* Work to be completed *
Extract the lines from the first line of the records below through the line containing "flip-flops and latches,93,2330", inclusive, and reproduce them exactly as written.

(Saved entries)
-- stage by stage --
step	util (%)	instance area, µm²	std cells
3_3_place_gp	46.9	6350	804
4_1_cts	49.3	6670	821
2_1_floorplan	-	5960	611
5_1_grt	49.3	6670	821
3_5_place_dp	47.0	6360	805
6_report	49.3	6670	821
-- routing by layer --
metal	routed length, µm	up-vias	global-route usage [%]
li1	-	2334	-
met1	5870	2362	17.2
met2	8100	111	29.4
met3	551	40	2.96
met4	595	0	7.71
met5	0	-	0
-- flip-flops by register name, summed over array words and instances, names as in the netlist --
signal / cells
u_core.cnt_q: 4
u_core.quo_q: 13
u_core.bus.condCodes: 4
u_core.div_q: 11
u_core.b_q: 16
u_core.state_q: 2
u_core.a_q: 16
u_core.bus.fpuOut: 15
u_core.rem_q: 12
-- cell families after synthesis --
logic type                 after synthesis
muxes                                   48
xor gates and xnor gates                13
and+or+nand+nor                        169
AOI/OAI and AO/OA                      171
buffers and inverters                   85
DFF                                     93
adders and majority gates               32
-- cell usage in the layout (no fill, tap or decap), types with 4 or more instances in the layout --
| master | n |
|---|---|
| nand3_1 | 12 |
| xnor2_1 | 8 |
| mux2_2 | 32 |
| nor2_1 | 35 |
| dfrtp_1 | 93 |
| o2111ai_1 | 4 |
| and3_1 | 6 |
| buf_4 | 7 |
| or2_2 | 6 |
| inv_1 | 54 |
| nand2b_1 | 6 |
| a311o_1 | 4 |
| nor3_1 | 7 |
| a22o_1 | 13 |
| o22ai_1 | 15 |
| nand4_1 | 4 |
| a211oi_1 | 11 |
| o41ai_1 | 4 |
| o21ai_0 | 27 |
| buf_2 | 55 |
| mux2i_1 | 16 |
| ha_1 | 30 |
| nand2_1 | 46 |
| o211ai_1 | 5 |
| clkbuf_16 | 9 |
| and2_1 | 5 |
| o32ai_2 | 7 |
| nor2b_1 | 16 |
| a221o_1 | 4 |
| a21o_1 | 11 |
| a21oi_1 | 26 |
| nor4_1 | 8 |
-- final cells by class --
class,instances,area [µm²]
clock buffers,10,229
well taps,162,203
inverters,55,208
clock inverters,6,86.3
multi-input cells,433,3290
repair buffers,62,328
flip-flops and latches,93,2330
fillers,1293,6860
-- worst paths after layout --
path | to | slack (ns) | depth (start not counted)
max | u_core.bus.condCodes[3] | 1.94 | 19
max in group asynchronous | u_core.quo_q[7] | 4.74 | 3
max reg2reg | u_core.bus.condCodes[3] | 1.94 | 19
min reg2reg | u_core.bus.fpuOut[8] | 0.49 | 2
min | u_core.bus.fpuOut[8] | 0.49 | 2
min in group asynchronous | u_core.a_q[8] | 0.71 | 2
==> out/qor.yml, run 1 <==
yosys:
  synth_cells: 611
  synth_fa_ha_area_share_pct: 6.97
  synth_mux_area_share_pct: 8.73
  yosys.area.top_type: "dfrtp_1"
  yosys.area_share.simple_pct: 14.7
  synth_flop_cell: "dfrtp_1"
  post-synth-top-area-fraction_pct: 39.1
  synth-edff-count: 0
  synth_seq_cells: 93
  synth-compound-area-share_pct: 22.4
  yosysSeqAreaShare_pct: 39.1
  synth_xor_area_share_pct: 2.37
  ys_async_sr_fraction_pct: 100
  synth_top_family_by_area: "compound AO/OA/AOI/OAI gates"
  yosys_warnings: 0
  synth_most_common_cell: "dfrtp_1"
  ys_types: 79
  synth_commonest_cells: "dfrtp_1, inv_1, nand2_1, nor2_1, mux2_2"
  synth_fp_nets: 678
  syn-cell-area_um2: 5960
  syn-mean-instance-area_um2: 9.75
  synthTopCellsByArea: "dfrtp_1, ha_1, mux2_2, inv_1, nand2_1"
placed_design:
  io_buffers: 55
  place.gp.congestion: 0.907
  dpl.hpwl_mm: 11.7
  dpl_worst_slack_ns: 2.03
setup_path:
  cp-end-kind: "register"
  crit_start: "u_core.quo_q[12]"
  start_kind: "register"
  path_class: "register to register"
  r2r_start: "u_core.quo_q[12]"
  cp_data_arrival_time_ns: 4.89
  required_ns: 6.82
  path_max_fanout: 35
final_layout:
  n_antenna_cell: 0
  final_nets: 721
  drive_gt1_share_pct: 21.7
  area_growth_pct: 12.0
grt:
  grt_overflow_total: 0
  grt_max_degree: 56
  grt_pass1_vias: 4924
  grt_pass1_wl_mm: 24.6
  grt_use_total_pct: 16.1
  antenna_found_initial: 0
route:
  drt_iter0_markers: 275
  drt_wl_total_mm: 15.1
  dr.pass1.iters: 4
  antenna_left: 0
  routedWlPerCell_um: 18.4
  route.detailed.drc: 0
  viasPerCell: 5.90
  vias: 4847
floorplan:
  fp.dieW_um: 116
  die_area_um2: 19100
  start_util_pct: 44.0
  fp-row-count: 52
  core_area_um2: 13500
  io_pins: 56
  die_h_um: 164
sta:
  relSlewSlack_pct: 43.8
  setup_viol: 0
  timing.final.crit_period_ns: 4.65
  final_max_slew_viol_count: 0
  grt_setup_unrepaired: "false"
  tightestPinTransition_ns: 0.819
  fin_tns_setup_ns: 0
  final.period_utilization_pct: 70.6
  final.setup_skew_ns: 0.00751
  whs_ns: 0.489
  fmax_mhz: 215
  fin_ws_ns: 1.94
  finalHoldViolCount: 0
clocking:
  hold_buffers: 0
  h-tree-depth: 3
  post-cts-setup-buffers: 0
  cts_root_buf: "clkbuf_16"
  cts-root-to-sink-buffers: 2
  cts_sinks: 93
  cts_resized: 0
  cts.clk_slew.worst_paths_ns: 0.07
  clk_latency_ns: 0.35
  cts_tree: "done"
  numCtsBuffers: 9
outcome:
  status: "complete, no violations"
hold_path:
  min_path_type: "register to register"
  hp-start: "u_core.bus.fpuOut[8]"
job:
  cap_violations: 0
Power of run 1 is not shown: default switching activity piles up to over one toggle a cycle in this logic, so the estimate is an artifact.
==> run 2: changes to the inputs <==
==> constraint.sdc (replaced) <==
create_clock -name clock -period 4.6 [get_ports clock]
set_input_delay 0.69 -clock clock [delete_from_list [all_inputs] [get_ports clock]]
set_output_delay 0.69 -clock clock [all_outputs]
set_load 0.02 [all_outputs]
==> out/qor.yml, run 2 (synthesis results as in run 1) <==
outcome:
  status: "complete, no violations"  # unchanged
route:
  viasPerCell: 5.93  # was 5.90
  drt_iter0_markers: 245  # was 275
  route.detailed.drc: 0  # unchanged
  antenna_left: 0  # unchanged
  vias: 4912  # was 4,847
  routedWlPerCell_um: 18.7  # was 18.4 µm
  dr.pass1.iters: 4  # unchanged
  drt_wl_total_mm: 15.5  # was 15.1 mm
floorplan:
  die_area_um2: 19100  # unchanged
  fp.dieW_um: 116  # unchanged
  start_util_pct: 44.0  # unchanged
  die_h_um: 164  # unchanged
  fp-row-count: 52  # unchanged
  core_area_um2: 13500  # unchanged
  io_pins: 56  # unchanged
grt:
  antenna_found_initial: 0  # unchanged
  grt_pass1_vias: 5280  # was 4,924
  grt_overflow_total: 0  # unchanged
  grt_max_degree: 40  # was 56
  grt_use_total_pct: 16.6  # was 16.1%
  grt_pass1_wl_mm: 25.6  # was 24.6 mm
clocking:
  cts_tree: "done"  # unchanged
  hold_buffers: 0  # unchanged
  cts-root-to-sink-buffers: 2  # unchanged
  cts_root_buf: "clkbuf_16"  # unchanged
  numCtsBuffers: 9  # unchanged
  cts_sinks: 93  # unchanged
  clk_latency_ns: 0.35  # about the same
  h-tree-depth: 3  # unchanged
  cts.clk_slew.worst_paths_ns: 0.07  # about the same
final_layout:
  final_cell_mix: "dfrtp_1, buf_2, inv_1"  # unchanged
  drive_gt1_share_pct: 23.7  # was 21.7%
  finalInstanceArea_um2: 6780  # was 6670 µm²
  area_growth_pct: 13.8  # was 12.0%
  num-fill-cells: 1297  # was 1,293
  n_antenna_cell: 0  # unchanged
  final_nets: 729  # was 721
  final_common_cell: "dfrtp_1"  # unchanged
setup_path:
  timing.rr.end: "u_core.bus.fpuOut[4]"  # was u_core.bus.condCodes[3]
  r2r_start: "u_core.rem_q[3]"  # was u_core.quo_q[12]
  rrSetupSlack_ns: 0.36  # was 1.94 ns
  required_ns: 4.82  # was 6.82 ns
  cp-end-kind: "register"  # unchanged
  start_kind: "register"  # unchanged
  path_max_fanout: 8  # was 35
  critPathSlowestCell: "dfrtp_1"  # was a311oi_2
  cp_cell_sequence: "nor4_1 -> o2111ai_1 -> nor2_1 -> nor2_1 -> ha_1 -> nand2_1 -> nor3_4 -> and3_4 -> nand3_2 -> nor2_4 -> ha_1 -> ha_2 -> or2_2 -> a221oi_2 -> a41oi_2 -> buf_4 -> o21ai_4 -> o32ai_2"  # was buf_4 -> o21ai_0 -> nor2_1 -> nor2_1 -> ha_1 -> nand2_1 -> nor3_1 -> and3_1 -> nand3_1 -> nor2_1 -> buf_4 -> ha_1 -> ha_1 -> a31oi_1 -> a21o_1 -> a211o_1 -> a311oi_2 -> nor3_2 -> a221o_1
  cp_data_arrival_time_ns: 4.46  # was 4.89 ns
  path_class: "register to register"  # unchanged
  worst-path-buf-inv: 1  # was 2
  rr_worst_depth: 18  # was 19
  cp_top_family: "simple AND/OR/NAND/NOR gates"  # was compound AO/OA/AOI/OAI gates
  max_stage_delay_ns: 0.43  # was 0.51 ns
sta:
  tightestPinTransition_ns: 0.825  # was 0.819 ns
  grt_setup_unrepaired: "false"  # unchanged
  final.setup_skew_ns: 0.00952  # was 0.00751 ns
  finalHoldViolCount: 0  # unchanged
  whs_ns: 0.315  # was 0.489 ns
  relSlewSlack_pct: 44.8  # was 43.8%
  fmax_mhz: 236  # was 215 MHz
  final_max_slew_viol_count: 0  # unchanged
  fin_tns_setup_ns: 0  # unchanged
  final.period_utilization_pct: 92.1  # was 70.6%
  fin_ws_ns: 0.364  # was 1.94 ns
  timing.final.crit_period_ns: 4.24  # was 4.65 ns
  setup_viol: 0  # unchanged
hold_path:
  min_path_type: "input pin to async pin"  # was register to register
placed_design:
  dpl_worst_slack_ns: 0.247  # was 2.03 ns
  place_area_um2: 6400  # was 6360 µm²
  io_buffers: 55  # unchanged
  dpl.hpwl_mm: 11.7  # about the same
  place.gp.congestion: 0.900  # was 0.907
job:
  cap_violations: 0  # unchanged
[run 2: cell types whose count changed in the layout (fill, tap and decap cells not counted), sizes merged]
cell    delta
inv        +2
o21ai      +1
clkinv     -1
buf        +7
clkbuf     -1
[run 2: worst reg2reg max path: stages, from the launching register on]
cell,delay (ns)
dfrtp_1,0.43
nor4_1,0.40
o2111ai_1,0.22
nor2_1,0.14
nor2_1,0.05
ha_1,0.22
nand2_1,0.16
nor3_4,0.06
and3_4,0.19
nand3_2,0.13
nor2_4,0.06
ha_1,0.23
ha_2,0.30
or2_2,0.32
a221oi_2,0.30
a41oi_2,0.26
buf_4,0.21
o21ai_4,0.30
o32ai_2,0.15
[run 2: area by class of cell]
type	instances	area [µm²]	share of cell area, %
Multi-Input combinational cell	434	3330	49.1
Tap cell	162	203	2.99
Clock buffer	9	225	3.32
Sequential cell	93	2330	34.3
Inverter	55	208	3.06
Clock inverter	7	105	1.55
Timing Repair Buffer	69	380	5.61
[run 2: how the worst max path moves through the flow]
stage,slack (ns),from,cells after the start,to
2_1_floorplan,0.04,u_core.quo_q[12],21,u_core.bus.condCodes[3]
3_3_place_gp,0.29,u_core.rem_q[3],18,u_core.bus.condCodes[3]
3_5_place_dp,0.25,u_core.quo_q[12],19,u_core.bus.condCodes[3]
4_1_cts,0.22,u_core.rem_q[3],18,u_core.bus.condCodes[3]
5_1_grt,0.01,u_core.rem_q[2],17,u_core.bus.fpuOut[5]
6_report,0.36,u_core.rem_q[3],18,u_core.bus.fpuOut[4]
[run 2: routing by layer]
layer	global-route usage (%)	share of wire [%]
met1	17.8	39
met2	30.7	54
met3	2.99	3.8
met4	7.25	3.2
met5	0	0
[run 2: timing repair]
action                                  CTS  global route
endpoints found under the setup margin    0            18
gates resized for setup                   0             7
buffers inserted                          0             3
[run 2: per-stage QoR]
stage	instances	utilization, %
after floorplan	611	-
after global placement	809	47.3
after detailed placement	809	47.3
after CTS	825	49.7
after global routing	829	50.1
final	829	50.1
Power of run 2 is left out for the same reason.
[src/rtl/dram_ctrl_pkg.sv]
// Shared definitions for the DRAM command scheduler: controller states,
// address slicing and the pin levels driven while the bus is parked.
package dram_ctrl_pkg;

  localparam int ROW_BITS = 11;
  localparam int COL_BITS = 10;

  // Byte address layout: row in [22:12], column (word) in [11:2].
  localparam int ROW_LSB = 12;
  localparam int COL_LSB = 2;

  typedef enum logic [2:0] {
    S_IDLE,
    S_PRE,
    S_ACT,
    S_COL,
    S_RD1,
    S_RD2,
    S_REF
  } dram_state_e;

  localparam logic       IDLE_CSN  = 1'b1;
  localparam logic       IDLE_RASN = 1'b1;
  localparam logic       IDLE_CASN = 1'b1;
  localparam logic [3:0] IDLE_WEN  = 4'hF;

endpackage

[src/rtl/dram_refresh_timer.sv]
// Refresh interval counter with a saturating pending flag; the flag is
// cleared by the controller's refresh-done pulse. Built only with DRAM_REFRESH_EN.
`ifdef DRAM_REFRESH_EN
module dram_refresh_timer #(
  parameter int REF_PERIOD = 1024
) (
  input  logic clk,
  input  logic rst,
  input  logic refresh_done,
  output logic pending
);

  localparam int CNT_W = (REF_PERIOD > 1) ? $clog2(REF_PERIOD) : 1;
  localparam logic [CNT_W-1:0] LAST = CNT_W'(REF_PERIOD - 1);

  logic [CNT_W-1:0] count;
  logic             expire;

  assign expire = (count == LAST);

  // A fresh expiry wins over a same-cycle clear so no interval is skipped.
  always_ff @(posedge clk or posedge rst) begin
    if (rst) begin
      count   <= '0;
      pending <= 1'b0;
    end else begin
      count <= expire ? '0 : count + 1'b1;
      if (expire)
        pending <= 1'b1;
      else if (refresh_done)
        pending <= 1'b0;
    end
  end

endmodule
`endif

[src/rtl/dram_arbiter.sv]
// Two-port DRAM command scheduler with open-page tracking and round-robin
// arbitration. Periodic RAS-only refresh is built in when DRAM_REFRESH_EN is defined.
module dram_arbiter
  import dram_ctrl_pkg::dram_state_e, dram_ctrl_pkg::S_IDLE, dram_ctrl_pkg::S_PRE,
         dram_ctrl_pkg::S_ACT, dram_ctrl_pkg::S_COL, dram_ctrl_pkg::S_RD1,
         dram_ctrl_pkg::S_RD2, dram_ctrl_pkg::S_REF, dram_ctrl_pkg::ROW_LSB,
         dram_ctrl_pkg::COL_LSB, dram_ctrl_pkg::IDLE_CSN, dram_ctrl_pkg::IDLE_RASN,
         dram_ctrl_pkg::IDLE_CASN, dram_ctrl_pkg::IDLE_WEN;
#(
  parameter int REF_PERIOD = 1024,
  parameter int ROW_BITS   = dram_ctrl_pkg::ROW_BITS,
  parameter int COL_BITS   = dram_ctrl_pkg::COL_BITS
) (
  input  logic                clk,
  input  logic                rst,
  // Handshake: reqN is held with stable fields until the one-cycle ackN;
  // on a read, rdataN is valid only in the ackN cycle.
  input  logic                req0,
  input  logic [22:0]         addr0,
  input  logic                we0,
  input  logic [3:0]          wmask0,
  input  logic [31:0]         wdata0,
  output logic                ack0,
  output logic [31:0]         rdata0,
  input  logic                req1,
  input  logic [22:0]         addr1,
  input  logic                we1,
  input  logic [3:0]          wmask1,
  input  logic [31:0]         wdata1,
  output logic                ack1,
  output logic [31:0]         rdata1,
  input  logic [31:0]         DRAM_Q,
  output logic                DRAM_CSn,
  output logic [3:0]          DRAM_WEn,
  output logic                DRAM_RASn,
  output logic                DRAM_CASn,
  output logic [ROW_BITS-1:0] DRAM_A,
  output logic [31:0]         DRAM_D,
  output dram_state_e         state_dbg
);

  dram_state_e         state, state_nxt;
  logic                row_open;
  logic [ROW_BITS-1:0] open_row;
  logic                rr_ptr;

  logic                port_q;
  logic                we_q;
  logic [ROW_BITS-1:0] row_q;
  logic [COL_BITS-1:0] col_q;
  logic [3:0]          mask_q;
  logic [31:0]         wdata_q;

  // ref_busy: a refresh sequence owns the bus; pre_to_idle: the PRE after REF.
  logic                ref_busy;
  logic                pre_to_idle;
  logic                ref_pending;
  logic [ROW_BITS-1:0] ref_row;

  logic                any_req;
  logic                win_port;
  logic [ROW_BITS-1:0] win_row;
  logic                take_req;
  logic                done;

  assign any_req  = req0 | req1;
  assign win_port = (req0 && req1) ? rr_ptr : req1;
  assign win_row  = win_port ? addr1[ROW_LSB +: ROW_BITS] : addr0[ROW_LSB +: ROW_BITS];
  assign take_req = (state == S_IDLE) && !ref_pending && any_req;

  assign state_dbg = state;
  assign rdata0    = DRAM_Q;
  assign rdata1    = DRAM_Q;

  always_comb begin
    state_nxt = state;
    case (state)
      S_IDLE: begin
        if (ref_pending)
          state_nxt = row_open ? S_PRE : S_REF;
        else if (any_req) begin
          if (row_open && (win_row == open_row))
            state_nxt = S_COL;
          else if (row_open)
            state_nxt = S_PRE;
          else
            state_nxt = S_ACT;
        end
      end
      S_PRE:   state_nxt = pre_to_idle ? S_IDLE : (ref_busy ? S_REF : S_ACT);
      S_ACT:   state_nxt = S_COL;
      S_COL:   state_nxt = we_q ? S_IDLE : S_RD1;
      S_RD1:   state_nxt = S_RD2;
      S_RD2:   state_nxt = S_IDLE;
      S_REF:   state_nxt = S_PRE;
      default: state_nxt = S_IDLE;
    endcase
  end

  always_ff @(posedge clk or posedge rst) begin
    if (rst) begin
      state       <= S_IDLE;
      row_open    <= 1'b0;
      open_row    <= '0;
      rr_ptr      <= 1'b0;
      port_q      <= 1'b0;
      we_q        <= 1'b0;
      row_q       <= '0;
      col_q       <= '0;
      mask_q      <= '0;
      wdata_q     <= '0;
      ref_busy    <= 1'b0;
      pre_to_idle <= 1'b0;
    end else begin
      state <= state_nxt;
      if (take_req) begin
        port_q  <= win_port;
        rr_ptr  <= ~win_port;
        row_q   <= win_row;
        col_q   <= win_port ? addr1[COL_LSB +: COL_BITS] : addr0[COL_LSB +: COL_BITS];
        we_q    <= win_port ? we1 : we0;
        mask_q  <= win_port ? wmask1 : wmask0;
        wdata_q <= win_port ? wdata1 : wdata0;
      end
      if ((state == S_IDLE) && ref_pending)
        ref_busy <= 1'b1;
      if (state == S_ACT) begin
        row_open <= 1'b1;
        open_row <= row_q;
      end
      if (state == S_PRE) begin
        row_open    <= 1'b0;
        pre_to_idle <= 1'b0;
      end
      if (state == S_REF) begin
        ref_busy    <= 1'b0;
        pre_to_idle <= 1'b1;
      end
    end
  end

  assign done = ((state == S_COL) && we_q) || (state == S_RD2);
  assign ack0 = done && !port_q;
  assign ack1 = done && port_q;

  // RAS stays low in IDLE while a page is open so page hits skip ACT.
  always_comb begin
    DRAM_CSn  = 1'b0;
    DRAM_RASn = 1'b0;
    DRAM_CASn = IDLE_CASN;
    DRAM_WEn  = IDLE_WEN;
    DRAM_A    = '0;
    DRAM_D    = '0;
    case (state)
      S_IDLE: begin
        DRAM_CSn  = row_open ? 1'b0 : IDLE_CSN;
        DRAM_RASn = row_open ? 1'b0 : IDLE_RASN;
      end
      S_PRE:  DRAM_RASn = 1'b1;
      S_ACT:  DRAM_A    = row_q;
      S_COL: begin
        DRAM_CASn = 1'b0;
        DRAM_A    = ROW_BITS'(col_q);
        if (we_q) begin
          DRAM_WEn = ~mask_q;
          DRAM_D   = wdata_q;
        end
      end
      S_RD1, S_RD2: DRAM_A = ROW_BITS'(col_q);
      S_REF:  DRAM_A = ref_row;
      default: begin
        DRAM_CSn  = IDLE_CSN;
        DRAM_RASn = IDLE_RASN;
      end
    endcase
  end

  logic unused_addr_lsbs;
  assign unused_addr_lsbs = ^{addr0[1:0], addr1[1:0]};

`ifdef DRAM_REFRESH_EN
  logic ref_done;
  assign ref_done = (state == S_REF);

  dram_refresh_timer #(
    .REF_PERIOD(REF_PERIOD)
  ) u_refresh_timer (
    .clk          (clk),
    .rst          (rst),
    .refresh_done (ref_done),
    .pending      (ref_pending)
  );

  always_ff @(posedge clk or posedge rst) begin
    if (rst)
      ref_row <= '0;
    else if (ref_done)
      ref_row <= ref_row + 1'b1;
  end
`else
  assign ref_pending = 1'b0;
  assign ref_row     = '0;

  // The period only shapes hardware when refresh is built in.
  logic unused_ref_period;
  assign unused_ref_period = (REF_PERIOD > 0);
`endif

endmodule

* Final answer *
-- stage by stage --
step	util (%)	instance area, µm²	std cells
3_3_place_gp	46.9	6350	804
4_1_cts	49.3	6670	821
2_1_floorplan	-	5960	611
5_1_grt	49.3	6670	821
3_5_place_dp	47.0	6360	805
6_report	49.3	6670	821
-- routing by layer --
metal	routed length, µm	up-vias	global-route usage [%]
li1	-	2334	-
met1	5870	2362	17.2
met2	8100	111	29.4
met3	551	40	2.96
met4	595	0	7.71
met5	0	-	0
-- flip-flops by register name, summed over array words and instances, names as in the netlist --
signal / cells
u_core.cnt_q: 4
u_core.quo_q: 13
u_core.bus.condCodes: 4
u_core.div_q: 11
u_core.b_q: 16
u_core.state_q: 2
u_core.a_q: 16
u_core.bus.fpuOut: 15
u_core.rem_q: 12
-- cell families after synthesis --
logic type                 after synthesis
muxes                                   48
xor gates and xnor gates                13
and+or+nand+nor                        169
AOI/OAI and AO/OA                      171
buffers and inverters                   85
DFF                                     93
adders and majority gates               32
-- cell usage in the layout (no fill, tap or decap), types with 4 or more instances in the layout --
| master | n |
|---|---|
| nand3_1 | 12 |
| xnor2_1 | 8 |
| mux2_2 | 32 |
| nor2_1 | 35 |
| dfrtp_1 | 93 |
| o2111ai_1 | 4 |
| and3_1 | 6 |
| buf_4 | 7 |
| or2_2 | 6 |
| inv_1 | 54 |
| nand2b_1 | 6 |
| a311o_1 | 4 |
| nor3_1 | 7 |
| a22o_1 | 13 |
| o22ai_1 | 15 |
| nand4_1 | 4 |
| a211oi_1 | 11 |
| o41ai_1 | 4 |
| o21ai_0 | 27 |
| buf_2 | 55 |
| mux2i_1 | 16 |
| ha_1 | 30 |
| nand2_1 | 46 |
| o211ai_1 | 5 |
| clkbuf_16 | 9 |
| and2_1 | 5 |
| o32ai_2 | 7 |
| nor2b_1 | 16 |
| a221o_1 | 4 |
| a21o_1 | 11 |
| a21oi_1 | 26 |
| nor4_1 | 8 |
-- final cells by class --
class,instances,area [µm²]
clock buffers,10,229
well taps,162,203
inverters,55,208
clock inverters,6,86.3
multi-input cells,433,3290
repair buffers,62,328
flip-flops and latches,93,2330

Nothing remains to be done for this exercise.